Last year, I 'stepped out of the shadows' and submitted a piece of writing for the World Childless Week website in response to their invite for submissions about comments that hurt.
Over many years, I've certainly heard a lot of hurtful comments and questions. For a long time, I didn't know how to respond. Now, the more I write here (and the older I get!), the more openly I want to speak about my experience and the more likely I am to have the words and courage to respond.
It Hurt When
It hurt when a woman at a fertility clinic trying for her second child said, “If you want a baby enough it will happen.”
It hurt when a new neighbour asked, “Do you have children?” then said, “Oh...why not?”
It hurt when overhearing a longtime friend say, “We just find it easier to hang out with other parents.”
It hurt when a therapist said, “Maybe you didn’t want children enough.”
It hurt when a sister said, “You’re not a mother so you wouldn’t understand.”
It hurt when a heartbroken childless friend said her brother told her, “You really need to grow up and move on.”
It hurt when a woman who was drinking too much at a friend’s dinner party said, “Wow, to not have children. To not be a mother. How does that make you feel as a woman?”
It hurt when a formerly childless friend whose husband decided he didn’t want to try for a second baby cried to me and said, “I’m so worried that I’ll regret not having a second child.”

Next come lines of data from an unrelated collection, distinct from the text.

[src/rtl/inert_spi_seq.sv]
// Inertial sensor SPI sequencer: power-up wait, one-shot configuration, then a
// low/high register read pair per data-ready interrupt to build a yaw-rate sample.
module inert_spi_seq #(
   parameter int INIT_CYCLES = 65536
) (
   input  logic        clk,
   input  logic        rst_n,
   input  logic        int_i,
   input  logic        done_i,
   input  logic [15:0] rd_data_i,
   output logic        wrt_o,
   output logic [15:0] wt_data_o,
   output logic [15:0] yaw_rt_o,
   output logic        vld_o
);
   // state    | meaning
   // PWR_WAIT | sensor power-up delay, counting to INIT_CYCLES-1
   // CFG1     | write 0x0D02, enable data-ready interrupt
   // CFG2     | write 0x1160, gyro rate/range
   // CFG3     | write 0x1440, rounding
   // WAIT_INT | idle until synchronised interrupt is high
   // RD_L     | read yaw low byte
   // RD_H     | read yaw high byte, publish sample

   localparam logic [15:0] TIMER_TC = 16'(INIT_CYCLES - 1);
   localparam logic [15:0] CMD_CFG1 = 16'h0D02;
   localparam logic [15:0] CMD_CFG2 = 16'h1160;
   localparam logic [15:0] CMD_CFG3 = 16'h1440;
   localparam logic [15:0] CMD_RD_L = 16'hA600;
   localparam logic [15:0] CMD_RD_H = 16'hA700;

   typedef enum logic [2:0] {
      PWR_WAIT, CFG1, CFG2, CFG3, WAIT_INT, RD_L, RD_H
   } state_t;

   state_t      state_q, state_d;
   logic [15:0] timer_q, timer_d;
   logic        int_ff1_q, int_ff2_q;
   logic        wrt_q, wrt_d;
   logic [15:0] wt_data_q, wt_data_d;
   logic [7:0]  low_q, low_d;
   logic [15:0] yaw_q, yaw_d;
   logic        vld_q, vld_d;
   logic        xfer_done;

   // The monarch's done from the previous transaction is still high in the wrt cycle.
   assign xfer_done = done_i & ~wrt_q;

   always_ff @(posedge clk or negedge rst_n) begin
      if (!rst_n) begin
         int_ff1_q <= 1'b0;
         int_ff2_q <= 1'b0;
      end else begin
         int_ff1_q <= int_i;
         int_ff2_q <= int_ff1_q;
      end
   end

   always_ff @(posedge clk or negedge rst_n) begin
      if (!rst_n) begin
         state_q   <= PWR_WAIT;
         timer_q   <= 16'h0000;
         wrt_q     <= 1'b0;
         wt_data_q <= 16'h0000;
         low_q     <= 8'h00;
         yaw_q     <= 16'h0000;
         vld_q     <= 1'b0;
      end else begin
         state_q   <= state_d;
         timer_q   <= timer_d;
         wrt_q     <= wrt_d;
         wt_data_q <= wt_data_d;
         low_q     <= low_d;
         yaw_q     <= yaw_d;
         vld_q     <= vld_d;
      end
   end

   always_comb begin
      state_d   = state_q;
      timer_d   = timer_q;
      wrt_d     = 1'b0;
      wt_data_d = wt_data_q;
      low_d     = low_q;
      yaw_d     = yaw_q;
      vld_d     = 1'b0;
      case (state_q)
         PWR_WAIT: begin
            timer_d = timer_q + 16'd1;
            if (timer_q == TIMER_TC) begin
               state_d   = CFG1;
               wrt_d     = 1'b1;
               wt_data_d = CMD_CFG1;
            end
         end
         CFG1: if (xfer_done) begin
            state_d   = CFG2;
            wrt_d     = 1'b1;
            wt_data_d = CMD_CFG2;
         end
         CFG2: if (xfer_done) begin
            state_d   = CFG3;
            wrt_d     = 1'b1;
            wt_data_d = CMD_CFG3;
         end
         CFG3: if (xfer_done) state_d = WAIT_INT;
         WAIT_INT: if (int_ff2_q) begin
            state_d   = RD_L;
            wrt_d     = 1'b1;
            wt_data_d = CMD_RD_L;
         end
         RD_L: if (xfer_done) begin
            low_d     = rd_data_i[7:0];
            state_d   = RD_H;
            wrt_d     = 1'b1;
            wt_data_d = CMD_RD_H;
         end
         RD_H: if (xfer_done) begin
            yaw_d   = {rd_data_i[7:0], low_q};
            vld_d   = 1'b1;
            state_d = WAIT_INT;
         end
         default: state_d = PWR_WAIT;
      endcase
   end

   assign wrt_o     = wrt_q;
   assign wt_data_o = wt_data_q;
   assign yaw_rt_o  = yaw_q;
   assign vld_o     = vld_q;

endmodule
[config.mk]
export PLATFORM = sky130hd
export DESIGN_NAME = inert_spi_seq
export DESIGN_NICKNAME = d
export VERILOG_FILES = /design/src/rtl/inert_spi_seq.sv
export SDC_FILE = /design/constraint.sdc
export NUM_CORES = 1
export LEC_CHECK = 0
export BUFFER_PORTS_ARGS = -buffer_cell sky130_fd_sc_hd__buf_2
export CAP_MARGIN = 20
export CORE_ASPECT_RATIO = 0.6
export CORE_MARGIN = 5
export CORE_UTILIZATION = 55
export CTS_CLUSTER_DIAMETER = 200
export DETAILED_ROUTE_END_ITERATION = 16
export GPL_TIMING_DRIVEN = 1
export PLACE_DENSITY = 0.88
export SLEW_MARGIN = 20
export SYNTH_ARGS = -nofsm -noshare
export SYNTH_HDL_FRONTEND = slang
export SYNTH_SLANG_ARGS = --single-unit
[constraint.sdc]
create_clock -name clk -period 3.15 [get_ports clk]
set_input_delay 0.1575 -clock clk [delete_from_list [all_inputs] [get_ports clk]]
set_output_delay 0.1575 -clock clk [all_outputs]
set_load 0.02 [all_outputs]
==> impl_metrics.yaml, run 1 <==
sta:
  fmax_mhz: 521
  worst_pin_slew_ps: 743
  finalCriticalPeriod_ps: 1920
  setup_viol: 0
  finalSetupTns_ps: 0
  maxSlewViolCount: 0
  slew-limit-headroom_pct: 50.5
  rsz0062_at_grt: "false"
  finClkSkew_ps: 11.8
  setup_ws_ps: 1230
  hold_viol: 0
  min_period_over_period_pct: 60.9
  whs_ps: 87.2
clock_network:
  postCtsSetupRepairBufs: 0
  h-tree-depth: 2
  cts_tree: "built"
  cts_buffer_depth: 2
  path_clk_slew_ps: 100
  cts-root-buf: "clkbuf_8"
  clock_sinks: 53
  cts_buffers: 5
  insertion_delay_ps: 310
worst_setup_path:
  cp_slowest_cell: "or3_1"
  worst_ep_required_time_ps: 3360
  path_class: "flip-flop to flip-flop"
  worst_setup_path_start_kind: "flip-flop"
  slowest_delay_ps: 540
  worstPathMaxFanout: 12
  endpoint_kind: "flip-flop"
  path_cells: "or3_1 > nor3_4 > a21boi_2 > a22o_1"
  crit_arrival_ps: 2130
global_route:
  met1_usage_pct: 22.4
  busiest_layer: "met2"
  grt_util_met2_pct: 26.2
  grt_max_degree: 36
  use_met3_pct: 3.65
  grt_pass1_vias: 1412
  antenna_found_initial: 0
  globalRouteOverflowTotal: 0
  track_usage_pct: 16.4
  grt_pass1_wl_um: 6930
place:
  io_buffers: 39
  gp_congestion: 0.771
  pre_cts_ws_ps: 1240
  dp_hpwl_um: 2990
  dpl.cell_count: 255
final_layout:
  fin_nets: 235
  area_growth_pct: 14.2
  diodes: 0
  finalNonFillerCells: 265
  drive_gt1_share_pct: 37.7
  nFillCells: 320
power:
  clockPowerShare_pct: 20.5
  power_frac_comb_pct: 33.5
  switching_share_pct: 35.8
  p_switching_mw: 0.834
  p_per_area_nw_per_um2: 899
  intPower_mw: 1.50
  ir_drop_mv: 0.490
  p_leak_nw: 1.28
  p_seq_share_pct: 46.0
routing:
  ant_nets: 0
  drcViolationCount: 0
  vias: 1424
  routedWlPerCell_um: 15.4
  avgViaCountPerCell: 5.37
  first_pass_iters: 4
  routed_wl_um: 4070
  drt-initial-drc-count: 80
worst_hold_path:
  holdCritPathClass: "input port to flip-flop"
logic_synthesis:
  yosysMostFrequentCell: "dfrtp_1"
  synth_edf_count: 0
  synth_area_um2: 2270
  synth_cells: 174
  synthArstFlopShare_pct: 100
  yosysWarnings: 0
  synthTopCellsByCount: "dfrtp_1, mux2_2, nand2_1, xnor2_1, buf_4"
  ys_ff_latch: 53
  yosysTopAreaCellShare_pct: 58.4
  ys_seq_area_share_pct: 58.4
  syn_avg_cell_area_um2: 13.1
  synth.largest_area_cell: "dfrtp_1"
  yosysUniqueCellTypes: 41
  synthFlopType: "dfrtp_1"
  synthTopCellsByArea: "dfrtp_1, mux2_2, xnor2_1, buf_4, nand4_1"
die:
  die_x_um: 93.0
  dieArea_um2: 5560
  fp.coreArea_um2: 4050
  start_util_pct: 56.0
  die_h_um: 59.8
  ios: 54
  row_count: 18
flow_run:
  maxCapViolations: 0
outcome:
  status: "completed"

It hurt when that same friend posted photo after photo of herself out with other moms and said, “Sorry, it’s been so long since we’ve gotten together. We miss you both but we’re just so busy.”
It hurts at work and in social gatherings when the others are all parents and they bond over stories about their children or grandchildren and no one tries to engage me in the conversation.
It all hurt. Questions and comments hurt. Even unasked questions and silence hurt.
Finding community with other people who are childless not by choice has softened the memories and a lot of the pain. It’s also given me the strength to avoid such exchanges as much possible, and the words to respond in ways that I never imagined possible, back when it all hurt so much.
This year, World Childless Week is 14th-20th Sept 2020.